U.S. and Iraqi troops have been conducting joint patrols as part of a new U.S. counter-insurgency strategy to curb sectarian violence and improve the capabilities of Iraq’s military, which will take over more security responsibilities to allow U.S. forces to begin withdrawing from Iraq.
The U.S. military said the December 26 attack occurred during an operation to set up a combat outpost, similar to dozens across Iraq where Iraqi and U.S. soldiers live side by side.
The commander of the Iraqi army’s 2nd Division, Brigadier-General Mutaa al-Khazraji, told Reuters the U.S. soldiers were killed during a joint patrol in Hermat in western Mosul, 390 km (240 miles) north of Baghdad.
The patrol “was attacked by gunmen and the soldier abused the situation and killed the two soldiers. The soldier was an insurgent infiltrator,” Khazraji said.
Brigadier-General Noor al-Din Hussein, commander of the Iraqi Army’s 4th Brigade, 2nd Division, told Reuters: “The shooting was deliberate. It was not an accident.”
Hussein said the Iraqi soldier had been in the army for only one year and was an Arab from the Jubouri tribe. Most soldiers serving in the Mosul area are from Iraq’s Kurdish minority.
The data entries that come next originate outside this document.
Source: an optimization exercise on an open RTL-to-GDS flow (aim: small area). Production flows keep margins and buffers that such runs may drop.
Function was checked by simulation only, so behaviour that the tests miss may differ from the original.
No activity file was given, so power comes from the tool's default toggle rates.

--- run.sh ---
#!/bin/bash
# synth_recipe.tcl (not shown) runs the flow's synth.tcl, then flattens the netlist and writes it again
# the make line also repeats each setting of config.mk as NAME=value (left out here)
make -C /OpenROAD-flow-scripts/flow DESIGN_CONFIG=/design/flow/config.mk WORK_HOME=/design/flow/orfs CLKGATE_MAP_FILE= SYNTH_SCRIPT=/design/flow/synth_recipe.tcl finish
--- config.mk ---
export PLATFORM = sky130hd
export DESIGN_NAME = KF6845
export DESIGN_NICKNAME = KF6845
export VERILOG_FILES = /design/flow/design.v
export SDC_FILE = /design/flow/constraint.sdc
export NUM_CORES = 4
export LEC_CHECK = 0
export CAP_MARGIN = 20
export CORE_MARGIN = 2
export CORE_UTILIZATION = 40
export SLEW_MARGIN = 20
--- constraint.sdc ---
create_clock -name core_clock -period 5.0 [get_ports {clock}]
set_input_delay 1.0000 -clock core_clock [delete_from_list [all_inputs] [get_ports {clock}]]
set_output_delay 1.0000 -clock core_clock [all_outputs]
set_load 0.01 [all_outputs]
--- design.v ---
module KF6845_Bus_Control_Logic (
    input   logic           clock,
    input   logic           reset,
    input   logic           CS_N,
    input   logic           RS,
    input   logic           ENABLE,
    input   logic           R_OR_W,
    input   logic   [7:0]   D_IN,
    output  logic   [7:0]   internal_data_bus,
    output  logic           write_horizontal_total_register,
    output  logic           write_horizontal_displayed_register,
    output  logic           write_horizontal_sync_position_register,
    output  logic           write_horizontal_sync_width_register,
    output  logic           write_vertical_total_register,
    output  logic           write_vertical_total_adjust_register,
    output  logic           write_vertical_displayed_register,
    output  logic           write_vertical_sync_position_register,
    output  logic           write_interlace_mode_register,
    output  logic           write_maximum_scan_line_register,
    output  logic           write_cursor_start_register,
    output  logic           write_cursor_end_register,
    output  logic           write_start_address_h_register,
    output  logic           write_start_address_l_register,
    output  logic           write_cursor_h_register,
    output  logic           write_cursor_l_register,
    output  logic           write_light_pen_h_register,
    output  logic           write_light_pen_l_register,
    output  logic           read_cursor_h_register,
    output  logic           read_cursor_l_register,
    output  logic           read_light_pen_h_register,
    output  logic           read_light_pen_l_register
);
    logic           latch_chip_select_n;
    logic           latch_r_or_s;
    logic           latch_read_or_write;
    logic   [7:0]   latch_data;
    always_ff @(posedge clock, posedge reset) begin
        if (reset) begin
            latch_chip_select_n <= 1'b1;
            latch_r_or_s        <= 1'b1;
            latch_read_or_write <= 1'b1;
            latch_data          <= 8'hFF;
        end
        else begin
            latch_chip_select_n <= CS_N;
            latch_r_or_s        <= RS;
            latch_read_or_write <= R_OR_W;
            latch_data          <= D_IN;
        end
    end
    logic           prev_enable;
    logic           strobe;
    always_ff @(posedge clock, posedge reset) begin
        if (reset)
            prev_enable         <= 1'b0;
        else
            prev_enable         <= ENABLE;
    end
    assign  strobe  = prev_enable & ~ENABLE;
    wire    write   = strobe      & ~latch_chip_select_n & ~latch_read_or_write;
    wire    read    = prev_enable & ~latch_chip_select_n &  latch_read_or_write;
    logic   [4:0]   address;
    always_ff @(posedge clock, posedge reset) begin
        if (reset)
            address             <= 5'h00;
        else if (write & ~latch_r_or_s)
            address             <= latch_data;
        else
            address             <= address;
    end
    assign  internal_data_bus   =  latch_data;
    wire    write_register  = write & latch_r_or_s;
    assign  write_horizontal_total_register         = (write_register & (address == 5'h00));
    assign  write_horizontal_displayed_register     = (write_register & (address == 5'h01));
    assign  write_horizontal_sync_position_register = (write_register & (address == 5'h02));
    assign  write_horizontal_sync_width_register    = (write_register & (address == 5'h03));
    assign  write_vertical_total_register           = (write_register & (address == 5'h04));
    assign  write_vertical_total_adjust_register    = (write_register & (address == 5'h05));
    assign  write_vertical_displayed_register       = (write_register & (address == 5'h06));
    assign  write_vertical_sync_position_register   = (write_register & (address == 5'h07));
    assign  write_interlace_mode_register           = (write_register & (address == 5'h08));
    assign  write_maximum_scan_line_register        = (write_register & (address == 5'h09));
    assign  write_cursor_start_register             = (write_register & (address == 5'h0A));
    assign  write_cursor_end_register               = (write_register & (address == 5'h0B));
    assign  write_start_address_h_register          = (write_register & (address == 5'h0C));
    assign  write_start_address_l_register          = (write_register & (address == 5'h0D));
    assign  write_cursor_h_register                 = (write_register & (address == 5'h0E));
    assign  write_cursor_l_register                 = (write_register & (address == 5'h0F));
    assign  write_light_pen_h_register              = (write_register & (address == 5'h10));
    assign  write_light_pen_l_register              = (write_register & (address == 5'h11));
    wire    read_register   = read & latch_r_or_s;
    assign  read_cursor_h_register                  = (read_register  & (address == 5'h0E));
    assign  read_cursor_l_register                  = (read_register  & (address == 5'h0F));
    assign  read_light_pen_h_register               = (read_register  & (address == 5'h10));
    assign  read_light_pen_l_register               = (read_register  & (address == 5'h11));
endmodule
module KF6845_Horizontal_Control (
    input   logic           clock,
    input   logic           video_clock_enable,
    input   logic           reset,
    input   logic   [7:0]   internal_data_bus,
    input   logic           write_horizontal_total_register,
    input   logic           write_horizontal_displayed_register,
    input   logic           write_horizontal_sync_position_register,
    input   logic           write_horizontal_sync_width_register,
    output  logic           Horizontal,
    output  logic           Horizontal_Half,
    output  logic           Horizontal_End,
    output  logic           H_Display,
    output  logic           HSYNC
);
    logic   [7:0]   horizontal_total;
    always_ff @(posedge clock, posedge reset) begin
        if (reset)
            horizontal_total                    <= 8'h00;
        else if (write_horizontal_total_register)
            horizontal_total                    <= internal_data_bus;
        else
            horizontal_total                    <= horizontal_total;
    end
    logic   [7:0]   horizontal_displayed;
    always_ff @(posedge clock, posedge reset) begin
        if (reset)
            horizontal_displayed                <= 8'h00;
        else if (write_horizontal_displayed_register)
            horizontal_displayed                <= internal_data_bus;
        else
            horizontal_displayed                <= horizontal_displayed;
    end
    logic   [7:0]   horizontal_sync_position;
    always_ff @(posedge clock, posedge reset) begin
        if (reset)
            horizontal_sync_position            <= 8'h00;
        else if (write_horizontal_sync_position_register)
            horizontal_sync_position            <= internal_data_bus;
        else
            horizontal_sync_position            <= horizontal_sync_position;
    end
    logic   [3:0]   horizontal_sync_width;
    always_ff @(posedge clock, posedge reset) begin
        if (reset)
            horizontal_sync_width               <= 4'h0;
        else if (write_horizontal_sync_width_register)
            horizontal_sync_width               <= internal_data_bus;
        else
            horizontal_sync_width               <= horizontal_sync_width;
    end
    logic   [7:0]   horizontal_counter;
    logic   [7:0]   next_horizontal_counter;
    always_comb begin
        if (Horizontal)
            next_horizontal_counter             = 8'h00;
        else
            next_horizontal_counter             = horizontal_counter + 8'h01;
    end
    always_ff @(posedge clock, posedge reset) begin
        if (reset)
            horizontal_counter                  <= 8'hFF;
        else if (video_clock_enable)
            horizontal_counter                  <= next_horizontal_counter;
        else
            horizontal_counter                  <= horizontal_counter;
    end
    logic   [3:0]   horizontal_sync_width_counter;
    logic   [3:0]   next_horizontal_sync_width_counter;
    logic           wire_reset_horizontal_sync_width;
    logic           reset_horizontal_sync_width;
    always_comb begin
        if (reset_horizontal_sync_width)
            next_horizontal_sync_width_counter  = 4'h0;
        else if (HSYNC)
            next_horizontal_sync_width_counter  = horizontal_sync_width_counter + 4'h1;
        else
            next_horizontal_sync_width_counter  = horizontal_sync_width_counter;
    end
    always_ff @(posedge clock, posedge reset) begin
        if (reset)
            horizontal_sync_width_counter       <= 4'h0;
        else if (video_clock_enable)
            horizontal_sync_width_counter       <= next_horizontal_sync_width_counter;
        else
            horizontal_sync_width_counter       <= horizontal_sync_width_counter;
    end
    assign  wire_reset_horizontal_sync_width = (next_horizontal_sync_width_counter == horizontal_sync_width);
    always_ff @(posedge clock, posedge reset) begin
        if (reset)
            reset_horizontal_sync_width         <= 1'b0;
        else if (video_clock_enable)
            reset_horizontal_sync_width         <= wire_reset_horizontal_sync_width;
        else
            reset_horizontal_sync_width         <= reset_horizontal_sync_width;
    end
    wire    wire_Horizontal         = (next_horizontal_counter == horizontal_total);
    wire    wire_Horizontal_Half    = (next_horizontal_counter == {1'b0, horizontal_total[7:1]});
    wire    wire_Horizontal_End     = (next_horizontal_counter == horizontal_displayed);
    always_ff @(posedge clock, posedge reset) begin
        if (reset)
            Horizontal      <= 1'b0;
        else if (video_clock_enable)
            Horizontal      <= wire_Horizontal;
        else
            Horizontal      <= Horizontal;
    end
    always_ff @(posedge clock, posedge reset) begin
        if (reset)
            Horizontal_Half <= 1'b0;
        else if (video_clock_enable)
            Horizontal_Half <= wire_Horizontal_Half;
        else
            Horizontal_Half <= Horizontal_Half;
    end
    always_ff @(posedge clock, posedge reset) begin
        if (reset)
            Horizontal_End  <= 1'b0;
        else if (video_clock_enable)
            Horizontal_End  <= wire_Horizontal_End;
        else
            Horizontal_End  <= Horizontal_End;
    end
    always_ff @(posedge clock, posedge reset) begin
        if (reset)
            H_Display       <= 1'b0;
        else if ((video_clock_enable) && (wire_Horizontal_End))
            H_Display       <= 1'b0;
        else if ((video_clock_enable) && (wire_Horizontal))
            H_Display       <= 1'b1;
        else
            H_Display       <= H_Display;
    end
    always_ff @(posedge clock, posedge reset) begin
        if (reset)
            HSYNC           <= 1'b0;
        else if ((video_clock_enable) && (wire_reset_horizontal_sync_width))
            HSYNC           <= 1'b0;
        else if ((video_clock_enable) && (next_horizontal_counter == horizontal_sync_position))
            HSYNC           <= 1'b1;
        else
            HSYNC           <= HSYNC;
    end
endmodule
“There is some penetration (by insurgents) and we want to purify the Iraqi army. Our soldiers are good and doing well. This is the first time something like this has happened,” Hussein said.
The Muslim Scholars Association, a hardline group of Sunni clerics, said in a statement that the Iraqi soldier had shot the U.S. soldiers after he witnessed them beat a pregnant woman.
“His blood rose and he asked the occupying (U.S.) soldiers to stop beating the woman. Their answer through the translator was: “We will do what we want.” So he opened fire on them.”
U.S. military spokesman Colonel James Hutton said: “There is no indication that that is true and the matter remains under investigation.”
U.S. commanders have been praising the improving abilities of the Iraqi military, which was rebuilt from scratch after the U.S. invasion and has been beset by a high desertion rate and some units refusing to deploy outside their home provinces.
American generals say Iraqi units have performed well in a series of counter-insurgency operations that have contributed to a 60 percent drop in violence in Iraq since June 2007.
In June 2004 two U.S. soldiers were killed by Iraqi civil defence officers patrolling with them. The Iraqi Civil Defence Corps was created after the U.S. invasion in 2003 and was the forerunner of today’s post-Saddam Iraqi army.